Stored items:
* * * * * * *

--- src/hw/rtl/psat_tracker.sv ---
module psat_tracker (
   input  logic                 clock,
   input  logic                 reset,
   input  logic                 csr_we,
   input  logic                 csr_wdata,
   input  logic                 step,
   input  psat_pkg::psat_req_type req,
   output psat_pkg::psat_rsp_type rsp
);
   import psat_pkg::*;

   logic                 parity_ff;
   logic [CNT_BITS-1:0]  last_rx_ff, last_rx_in;
   logic [CNT_BITS-1:0]  high_ack_ff, high_ack_in;
   logic [CNT_BITS-1:0]  last_tx_ff, last_tx_in;
   logic [MASK_BITS-1:0] rx_bits_ff, rx_bits_in;
   logic                 link_up_ff, link_up_in;

   logic [CNT_BITS-1:0]  seq_base, seq_ext, seq_diff, window_end;
   logic [CNT_BITS-1:0]  ack_base, ack_ext, ack_diff;
   logic [SEQ_BITS-1:0]  count;
   logic [MASK_BITS-1:0] bits, lim_mask, hits;
   logic                 hdr_ok, rx_ok, is_data;

   assign is_data    = (req.packet_type == PKT_DATA);
   assign hdr_ok     = (req.parity_bit == parity_ff) && (req.ack_bytes <= MAX_ACK_BYTES)
                       && (req.packet_type != PKT_INVALID);
   assign bits       = req.ack_bits_in & byte_mask(req.ack_bytes);

   assign seq_base   = {last_rx_ff[CNT_BITS-1:SEQ_BITS], req.seq_low};
   assign seq_ext    = (seq_base < last_rx_ff) ? seq_base + SEQ_SPAN : seq_base;
   assign window_end = last_rx_ff + WINDOW_LAST;
   assign seq_diff   = seq_ext - last_rx_ff;

   assign ack_base   = {high_ack_ff[CNT_BITS-1:SEQ_BITS], req.ack_low};
   assign ack_ext    = (ack_base < high_ack_ff) ? ack_base + SEQ_SPAN : ack_base;
   assign ack_diff   = ack_ext - high_ack_ff;
   assign count      = ack_diff[SEQ_BITS-1:0];

   assign lim_mask   = (count >= SEQ_BITS'(RECV_WINDOW)) ? '1
                       : (MASK_BITS'(1) << count[4:0]) - MASK_BITS'(1);
   assign hits       = bits & lim_mask;

   assign rx_ok      = hdr_ok && !(seq_ext > window_end) && !(ack_ext > last_tx_ff);

   always_comb begin
      rsp         = '0;
      last_rx_in  = last_rx_ff;
      high_ack_in = high_ack_ff;
      last_tx_in  = last_tx_ff;
      rx_bits_in  = rx_bits_ff;
      link_up_in  = link_up_ff;
      rsp.result_kind = req.operation;
      unique case (req.operation)
         OP_SEND: begin
            if (is_data) begin
               last_tx_in = last_tx_ff + CNT_BITS'(1);
            end
            rsp.out_sequence    = last_tx_in[SEQ_BITS-1:0];
            rsp.out_highest_ack = last_rx_ff[SEQ_BITS-1:0];
            rsp.out_ack_bytes   = mask_byte_count(rx_bits_ff);
            rsp.out_ack_mask    = rx_bits_ff;
         end
         default: begin
            if (rx_ok) begin
               rsp.accepted      = 1'b1;
               rsp.dispatch_data = is_data && (seq_ext != last_rx_ff);
               rx_bits_in        = (rx_bits_ff << seq_diff[4:0]) | MASK_BITS'(is_data);
               if (count != '0) begin
                  rsp.first_acked = high_ack_ff + CNT_BITS'(1);
                  rsp.acked_count = count;
                  rsp.acked_hits  = hits;
                  if (hits != '0) begin
                     link_up_in = 1'b1;
                  end
               end
               high_ack_in = ack_ext;
               last_rx_in  = seq_ext;
            end
         end
      endcase
      rsp.established = link_up_in;
   end

   always_ff @(posedge clock) begin
      if (reset) begin
         parity_ff   <= 1'b0;
         last_rx_ff  <= '0;
         high_ack_ff <= '0;
         last_tx_ff  <= '0;
         rx_bits_ff  <= '0;
         link_up_ff  <= 1'b0;
      end else begin
         if (csr_we) begin
            parity_ff <= csr_wdata;
         end
         if (step) begin
            last_rx_ff  <= last_rx_in;
            high_ack_ff <= high_ack_in;
            last_tx_ff  <= last_tx_in;
            rx_bits_ff  <= rx_bits_in;
            link_up_ff  <= link_up_in;
         end
      end
   end

endmodule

* * * * * * *

Every record above needs to be given again exactly.

> [FINAL ANSWER]:
--- src/hw/rtl/psat_tracker.sv ---
module psat_tracker (
   input  logic                 clock,
   input  logic                 reset,
   input  logic                 csr_we,
   input  logic                 csr_wdata,
   input  logic                 step,
   input  psat_pkg::psat_req_type req,
   output psat_pkg::psat_rsp_type rsp
);
   import psat_pkg::*;

   logic                 parity_ff;
   logic [CNT_BITS-1:0]  last_rx_ff, last_rx_in;
   logic [CNT_BITS-1:0]  high_ack_ff, high_ack_in;
   logic [CNT_BITS-1:0]  last_tx_ff, last_tx_in;
   logic [MASK_BITS-1:0] rx_bits_ff, rx_bits_in;
   logic                 link_up_ff, link_up_in;

   logic [CNT_BITS-1:0]  seq_base, seq_ext, seq_diff, window_end;
   logic [CNT_BITS-1:0]  ack_base, ack_ext, ack_diff;
   logic [SEQ_BITS-1:0]  count;
   logic [MASK_BITS-1:0] bits, lim_mask, hits;
   logic                 hdr_ok, rx_ok, is_data;

   assign is_data    = (req.packet_type == PKT_DATA);
   assign hdr_ok     = (req.parity_bit == parity_ff) && (req.ack_bytes <= MAX_ACK_BYTES)
                       && (req.packet_type != PKT_INVALID);
   assign bits       = req.ack_bits_in & byte_mask(req.ack_bytes);

   assign seq_base   = {last_rx_ff[CNT_BITS-1:SEQ_BITS], req.seq_low};
   assign seq_ext    = (seq_base < last_rx_ff) ? seq_base + SEQ_SPAN : seq_base;
   assign window_end = last_rx_ff + WINDOW_LAST;
   assign seq_diff   = seq_ext - last_rx_ff;

   assign ack_base   = {high_ack_ff[CNT_BITS-1:SEQ_BITS], req.ack_low};
   assign ack_ext    = (ack_base < high_ack_ff) ? ack_base + SEQ_SPAN : ack_base;
   assign ack_diff   = ack_ext - high_ack_ff;
   assign count      = ack_diff[SEQ_BITS-1:0];

   assign lim_mask   = (count >= SEQ_BITS'(RECV_WINDOW)) ? '1
                       : (MASK_BITS'(1) << count[4:0]) - MASK_BITS'(1);
   assign hits       = bits & lim_mask;

   assign rx_ok      = hdr_ok && !(seq_ext > window_end) && !(ack_ext > last_tx_ff);

   always_comb begin
      rsp         = '0;
      last_rx_in  = last_rx_ff;
      high_ack_in = high_ack_ff;
      last_tx_in  = last_tx_ff;
      rx_bits_in  = rx_bits_ff;
      link_up_in  = link_up_ff;
      rsp.result_kind = req.operation;
      unique case (req.operation)
         OP_SEND: begin
            if (is_data) begin
               last_tx_in = last_tx_ff + CNT_BITS'(1);
            end
            rsp.out_sequence    = last_tx_in[SEQ_BITS-1:0];
            rsp.out_highest_ack = last_rx_ff[SEQ_BITS-1:0];
            rsp.out_ack_bytes   = mask_byte_count(rx_bits_ff);
            rsp.out_ack_mask    = rx_bits_ff;
         end
         default: begin
            if (rx_ok) begin
               rsp.accepted      = 1'b1;
               rsp.dispatch_data = is_data && (seq_ext != last_rx_ff);
               rx_bits_in        = (rx_bits_ff << seq_diff[4:0]) | MASK_BITS'(is_data);
               if (count != '0) begin
                  rsp.first_acked = high_ack_ff + CNT_BITS'(1);
                  rsp.acked_count = count;
                  rsp.acked_hits  = hits;
                  if (hits != '0) begin
                     link_up_in = 1'b1;
                  end
               end
               high_ack_in = ack_ext;
               last_rx_in  = seq_ext;
            end
         end
      endcase
      rsp.established = link_up_in;
   end

   always_ff @(posedge clock) begin
      if (reset) begin
         parity_ff   <= 1'b0;
         last_rx_ff  <= '0;
         high_ack_ff <= '0;
         last_tx_ff  <= '0;
         rx_bits_ff  <= '0;
         link_up_ff  <= 1'b0;
      end else begin
         if (csr_we) begin
            parity_ff <= csr_wdata;
         end
         if (step) begin
            last_rx_ff  <= last_rx_in;
            high_ack_ff <= high_ack_in;
            last_tx_ff  <= last_tx_in;
            rx_bits_ff  <= rx_bits_in;
            link_up_ff  <= link_up_in;
         end
      end
   end

endmodule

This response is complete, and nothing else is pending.